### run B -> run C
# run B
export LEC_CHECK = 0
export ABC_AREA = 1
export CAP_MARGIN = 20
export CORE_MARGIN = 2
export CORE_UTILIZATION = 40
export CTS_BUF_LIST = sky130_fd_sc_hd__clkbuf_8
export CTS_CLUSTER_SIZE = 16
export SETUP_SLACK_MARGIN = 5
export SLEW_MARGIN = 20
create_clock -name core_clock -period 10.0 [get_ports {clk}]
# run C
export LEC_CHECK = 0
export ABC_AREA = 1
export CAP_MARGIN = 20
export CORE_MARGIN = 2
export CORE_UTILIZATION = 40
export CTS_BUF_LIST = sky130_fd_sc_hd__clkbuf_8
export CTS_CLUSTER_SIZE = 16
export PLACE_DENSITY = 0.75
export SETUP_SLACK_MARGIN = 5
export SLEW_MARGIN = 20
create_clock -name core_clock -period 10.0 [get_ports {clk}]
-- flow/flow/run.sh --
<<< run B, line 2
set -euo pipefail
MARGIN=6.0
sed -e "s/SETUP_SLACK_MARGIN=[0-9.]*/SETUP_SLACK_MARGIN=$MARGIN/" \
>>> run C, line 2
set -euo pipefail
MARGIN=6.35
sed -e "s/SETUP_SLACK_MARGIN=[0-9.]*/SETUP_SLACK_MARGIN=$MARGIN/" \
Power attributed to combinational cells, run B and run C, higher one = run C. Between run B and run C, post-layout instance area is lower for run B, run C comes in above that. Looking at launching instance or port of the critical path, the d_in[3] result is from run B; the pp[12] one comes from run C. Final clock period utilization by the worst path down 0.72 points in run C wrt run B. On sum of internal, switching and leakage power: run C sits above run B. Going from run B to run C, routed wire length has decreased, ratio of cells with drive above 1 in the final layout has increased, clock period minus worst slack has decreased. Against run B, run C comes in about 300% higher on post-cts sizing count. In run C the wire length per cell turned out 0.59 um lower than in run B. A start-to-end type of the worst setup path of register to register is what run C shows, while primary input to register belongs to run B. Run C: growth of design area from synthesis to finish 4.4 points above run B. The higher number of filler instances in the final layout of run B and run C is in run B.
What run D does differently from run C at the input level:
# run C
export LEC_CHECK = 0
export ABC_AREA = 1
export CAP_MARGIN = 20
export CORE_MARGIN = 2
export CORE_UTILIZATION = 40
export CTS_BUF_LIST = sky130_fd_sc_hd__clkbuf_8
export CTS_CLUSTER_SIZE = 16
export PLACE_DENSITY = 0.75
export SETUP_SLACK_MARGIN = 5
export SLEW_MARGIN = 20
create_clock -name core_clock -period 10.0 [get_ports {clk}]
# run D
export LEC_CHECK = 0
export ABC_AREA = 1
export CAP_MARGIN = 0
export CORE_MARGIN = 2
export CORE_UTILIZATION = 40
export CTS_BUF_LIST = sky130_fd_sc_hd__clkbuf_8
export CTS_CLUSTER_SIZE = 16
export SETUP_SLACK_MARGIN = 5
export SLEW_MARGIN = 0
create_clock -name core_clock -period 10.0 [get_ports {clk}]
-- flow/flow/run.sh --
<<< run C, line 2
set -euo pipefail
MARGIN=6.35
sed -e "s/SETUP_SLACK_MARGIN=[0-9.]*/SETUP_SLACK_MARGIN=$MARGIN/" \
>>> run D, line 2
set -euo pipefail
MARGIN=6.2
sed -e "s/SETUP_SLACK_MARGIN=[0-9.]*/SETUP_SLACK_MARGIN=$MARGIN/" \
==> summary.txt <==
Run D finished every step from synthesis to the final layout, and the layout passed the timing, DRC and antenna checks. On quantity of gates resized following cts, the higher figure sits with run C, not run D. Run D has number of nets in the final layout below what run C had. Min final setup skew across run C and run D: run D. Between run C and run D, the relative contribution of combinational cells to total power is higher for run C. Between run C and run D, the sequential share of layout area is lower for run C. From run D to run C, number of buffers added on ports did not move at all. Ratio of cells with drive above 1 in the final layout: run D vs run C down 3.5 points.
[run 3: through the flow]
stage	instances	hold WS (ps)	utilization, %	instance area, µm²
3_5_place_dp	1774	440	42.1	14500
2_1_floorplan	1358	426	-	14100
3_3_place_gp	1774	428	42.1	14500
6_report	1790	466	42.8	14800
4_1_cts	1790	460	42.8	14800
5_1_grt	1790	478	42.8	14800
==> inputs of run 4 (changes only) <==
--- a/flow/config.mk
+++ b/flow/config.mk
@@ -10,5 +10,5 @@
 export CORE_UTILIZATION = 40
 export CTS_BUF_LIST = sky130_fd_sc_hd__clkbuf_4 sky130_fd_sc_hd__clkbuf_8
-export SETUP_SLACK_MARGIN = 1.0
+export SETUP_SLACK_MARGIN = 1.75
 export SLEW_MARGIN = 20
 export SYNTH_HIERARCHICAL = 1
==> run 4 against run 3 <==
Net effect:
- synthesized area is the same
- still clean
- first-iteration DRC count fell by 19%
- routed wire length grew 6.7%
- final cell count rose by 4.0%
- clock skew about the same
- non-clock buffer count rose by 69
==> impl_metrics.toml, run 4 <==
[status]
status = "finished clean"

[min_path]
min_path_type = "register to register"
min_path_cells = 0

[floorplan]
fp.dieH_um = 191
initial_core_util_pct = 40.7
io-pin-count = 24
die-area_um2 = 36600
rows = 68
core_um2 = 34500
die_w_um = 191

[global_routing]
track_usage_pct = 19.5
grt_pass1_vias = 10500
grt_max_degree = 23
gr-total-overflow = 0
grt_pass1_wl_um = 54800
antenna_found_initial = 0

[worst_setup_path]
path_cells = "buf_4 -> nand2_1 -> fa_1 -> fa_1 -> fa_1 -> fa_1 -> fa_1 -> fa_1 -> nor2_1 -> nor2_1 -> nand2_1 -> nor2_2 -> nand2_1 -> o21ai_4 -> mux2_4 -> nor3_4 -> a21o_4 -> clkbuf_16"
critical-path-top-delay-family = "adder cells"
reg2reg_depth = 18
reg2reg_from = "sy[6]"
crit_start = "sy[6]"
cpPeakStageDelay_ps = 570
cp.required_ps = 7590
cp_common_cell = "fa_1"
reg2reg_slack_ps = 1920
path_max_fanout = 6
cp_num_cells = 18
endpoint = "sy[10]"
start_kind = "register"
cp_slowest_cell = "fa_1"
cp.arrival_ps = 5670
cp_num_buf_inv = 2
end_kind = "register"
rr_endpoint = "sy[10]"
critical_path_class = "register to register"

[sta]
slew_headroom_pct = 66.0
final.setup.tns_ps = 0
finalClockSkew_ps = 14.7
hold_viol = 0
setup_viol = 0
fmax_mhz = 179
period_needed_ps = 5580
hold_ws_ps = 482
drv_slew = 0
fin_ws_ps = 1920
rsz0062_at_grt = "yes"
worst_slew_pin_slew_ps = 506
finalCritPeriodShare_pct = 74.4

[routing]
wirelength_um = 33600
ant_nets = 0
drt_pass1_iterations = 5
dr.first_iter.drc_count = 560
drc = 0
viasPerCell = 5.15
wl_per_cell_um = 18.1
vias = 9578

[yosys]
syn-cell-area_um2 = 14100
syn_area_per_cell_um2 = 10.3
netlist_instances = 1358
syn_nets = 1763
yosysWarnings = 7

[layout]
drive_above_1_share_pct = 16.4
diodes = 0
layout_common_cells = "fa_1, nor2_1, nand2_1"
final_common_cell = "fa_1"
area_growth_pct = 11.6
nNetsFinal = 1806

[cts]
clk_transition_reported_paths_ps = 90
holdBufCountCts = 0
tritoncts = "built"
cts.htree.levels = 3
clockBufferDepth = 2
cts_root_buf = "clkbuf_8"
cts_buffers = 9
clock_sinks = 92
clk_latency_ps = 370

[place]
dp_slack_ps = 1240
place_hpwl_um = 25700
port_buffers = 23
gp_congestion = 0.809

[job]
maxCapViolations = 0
This is an optimization exercise on Yosys and OpenROAD, whose aim is small area, a short achievable clock period and few clock cycles per item, not a production implementation. RTL that was checked went through simulation tests only; none was proved equivalent to the original. Only the layout flow was run in run 2; the RTL was not checked for function there. Power figures rest on the tool's default switching activity, not on a simulated workload.

==> flow/design.v (outline; a module is shown in full before it is edited, if it fits) <==
// module dsp_block_mapping: 744 lines
module dsp_block_mapping #(
    parameter NUM_BANKS         = 8,
    parameter CACHE_LINES       = 16,
    parameter BLOCK_SIZE_BYTES  = 64,
    parameter ADDR_WIDTH        = 32,
    parameter BLOCK_ID_WIDTH    = 16
)(
    input  logic                         clk,
    input  logic                         rst_n,
    input  logic [1:0]                   map_mode,
    input  logic [47:0]                  sys_config,
    input  logic                         map_req_valid,
    input  logic [BLOCK_ID_WIDTH-1:0]    block_id,
    input  logic [ADDR_WIDTH-1:0]        base_addr,
    output logic                         map_ready,
    output logic [64:0]                  mapping_result,
    output logic                         map_result_valid,
    input  logic                         map_result_ready,
    output logic [31:0]                  bank_conflict_count,
    output logic [31:0]                  cache_miss_count
);
  // ...
==> flow/flow/run.sh <==
#!/bin/bash
# Own layout flow: the standard ORFS flow with three changes:
#  - synthesis runs without the generic ABC pass inside Yosys's synth command
#    (SYNTH_ARGS=-noabc), so full adders are extracted from the design's own
#    XOR/majority structure; the registers are the standard synthesis's;
#  - timing repair aims for extra setup slack at the design's clock period;
#  - the ports get plain buffers.
# Each tool's output goes to a log in this folder (ORFS's per-step logs stay
# under orfs/logs).
set -euo pipefail
export SYNTH_ARGS=-noabc
export SETUP_SLACK_MARGIN=40
export BUFFER_PORTS_ARGS="-buffer_cell sky130_fd_sc_hd__buf_2"
bash standard.sh > standard_flow.log 2>&1
==> flow/standard.sh <==
#!/bin/bash
# synth_recipe.tcl (not shown) runs the flow's synth.tcl, then flattens the netlist and writes it again
# the make line also repeats each setting of config.mk as NAME=value (left out here)
make -C /OpenROAD-flow-scripts/flow DESIGN_CONFIG=/design/flow/config.mk WORK_HOME=/design/flow/orfs CLKGATE_MAP_FILE= SYNTH_SCRIPT=/design/flow/synth_recipe.tcl "${@:-finish}"
==> flow/config.mk <==
export PLATFORM = sky130hd
export DESIGN_NAME = dsp_block_mapping
export DESIGN_NICKNAME = dsp_block_mapping
export VERILOG_FILES = /design/flow/design.v
export SDC_FILE = /design/flow/constraint.sdc
export NUM_CORES = 4
export LEC_CHECK = 0
export CAP_MARGIN = 20
export CORE_MARGIN = 2
export CORE_UTILIZATION = 65
export SLEW_MARGIN = 20
==> flow/constraint.sdc <==
create_clock -name core_clock -period 55.0 [get_ports {clk}]
set_input_delay 11.0000 -clock core_clock [delete_from_list [all_inputs] [get_ports {clk}]]
set_output_delay 11.0000 -clock core_clock [all_outputs]
set_load 0.01 [all_outputs]
From an optimization exercise on the open Yosys and OpenROAD flow, aimed at small area, a short achievable clock period and few clock cycles; shortcuts taken in it are not production practice.

## gamma
==> module Cordic, before the edit <==
module Cordic #(parameter DW=16, AW=4)(
	input                  clk, rst, en,
	output                 done,
	input  signed [DW-1:0] z,
	output signed [DW-1:0] x,y);
	reg signed [15:0] X, Y;
	reg        [15:0] Z;
	reg        [3:0]  hz, lz;    
	reg        [3:0]  ly;        
	reg               px, ny;    
	reg               busy, done_r;
	wire        [15:0] AtanValue;
	AtanROM #(.DW(16)) UUT (.hi(hz), .lo(lz), .AtanValue(AtanValue));
	wire        last  = hz[3] & lz[1];           
	wire        step  = busy & ~last;
	always @ (posedge clk, posedge rst)
		if (rst) begin
			busy   <= 1'b0;
			done_r <= 1'b0;
		end else begin
			busy   <= busy ? ~last : en;
			done_r <= busy & last;
		end
	always @ (posedge clk) begin
		lz <= step ? {lz[2:0], lz[3]} : 4'b0001;
		ly <= step ? {ly[2:0], ly[3]} : 4'b0001;
		hz <= step ? (lz[3] ? {hz[2:0], hz[3]} : hz) : 4'b0001;
	end
	function [14:0] shr(input [14:0] a, input [3:0] h1, input [3:0] l1);
		reg [14:0] s;
		begin
			s =   ({15{l1[0]}} & a)
			    | ({15{l1[1]}} & {{1{a[14]}}, a[14:1]})
			    | ({15{l1[2]}} & {{2{a[14]}}, a[14:2]})
			    | ({15{l1[3]}} & {{3{a[14]}}, a[14:3]});
			shr = ({15{h1[0]}} & s)
			    | ({15{h1[1]}} & {{4{s[14]}}, s[14:4]})
			    | ({15{h1[2]}} & {{8{s[14]}}, s[14:8]})
			    | ({15{h1[3]}} & {{12{s[14]}}, s[14:12]});
		end
	endfunction
	function [15:0] add16(input [15:0] a, input [15:0] b, input ci);
		reg [15:0] g, p, gg, pp;
		integer i, k;
		begin
			g = a & b;
			p = a ^ b;
			gg = g; pp = p;
			gg[0] = g[0] | (p[0] & ci);
			for (k = 1; k < 16; k = k * 2)
				for (i = 0; i < 16; i = i + 1)
					if (i & k) begin
						gg[i] = gg[i] | (pp[i] & gg[(i & ~(k - 1)) - 1]);
						pp[i] = pp[i] & pp[(i & ~(k - 1)) - 1];
					end
			add16 = p ^ {gg[14:0], ci};
		end
	endfunction
	wire               first = hz[0] & lz[0];       
	wire               pz  = ~Z[15];
	wire        [15:0] yc  = Y ^ {16{px}};
	wire        [15:0] xc  = X ^ {16{ny}};
	wire        [14:0] ysh = shr(yc[15:1], hz, lz);
	wire        [14:0] xsh = shr(xc[15:1], hz, ly);
	wire        [15:0] xi  = add16(X, {ysh[14], ysh}, px);
	wire        [15:0] yi  = add16(Y, {xsh[14], xsh}, ny);
	reg         [15:0] k01;
	always @ (*)
		case ({Z[15], px})
			2'b01:   k01 = 16'h0000 - 16'h3244 - 16'h1dac;
			2'b00:   k01 = 16'h0000 - 16'h3244 + 16'h1dac;
			2'b11:   k01 = 16'h3244 - 16'h1dac;
			default: k01 = 16'h3244 + 16'h1dac;
		endcase
	wire        [15:0] zb  = first ? k01 : AtanValue ^ {16{pz}};
	wire        [15:0] zi  = add16(Z, zb, pz & ~first);
	wire               p1  = z[15] ? (z >= 16'hcdbc) : (z >= 16'h3244);
	wire        [15:0] zn  = busy ? zi : z;
	always @ (posedge clk) begin
		X  <= busy ? xi : 16'h26dd;
		Y  <= busy ? yi : (z[15] ? 16'hd923 : 16'h26dd);
		Z  <= zn;
		px <= busy ? ~zi[15] : p1;
		ny <= busy ? zi[15] : ~p1;
	end
	assign done = done_r;
	assign x = X;
	assign y = Y;
endmodule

_TASK OBJECTIVE_
I'd like the lines above from the one with "- routed wire length grew 6.7%" up to and including the one with "die_w_um = 191" copied exactly, with no other lines.

_WRITTEN SOLUTION_
- routed wire length grew 6.7%
- final cell count rose by 4.0%
- clock skew about the same
- non-clock buffer count rose by 69
==> impl_metrics.toml, run 4 <==
[status]
status = "finished clean"

[min_path]
min_path_type = "register to register"
min_path_cells = 0

[floorplan]
fp.dieH_um = 191
initial_core_util_pct = 40.7
io-pin-count = 24
die-area_um2 = 36600
rows = 68
core_um2 = 34500
die_w_um = 191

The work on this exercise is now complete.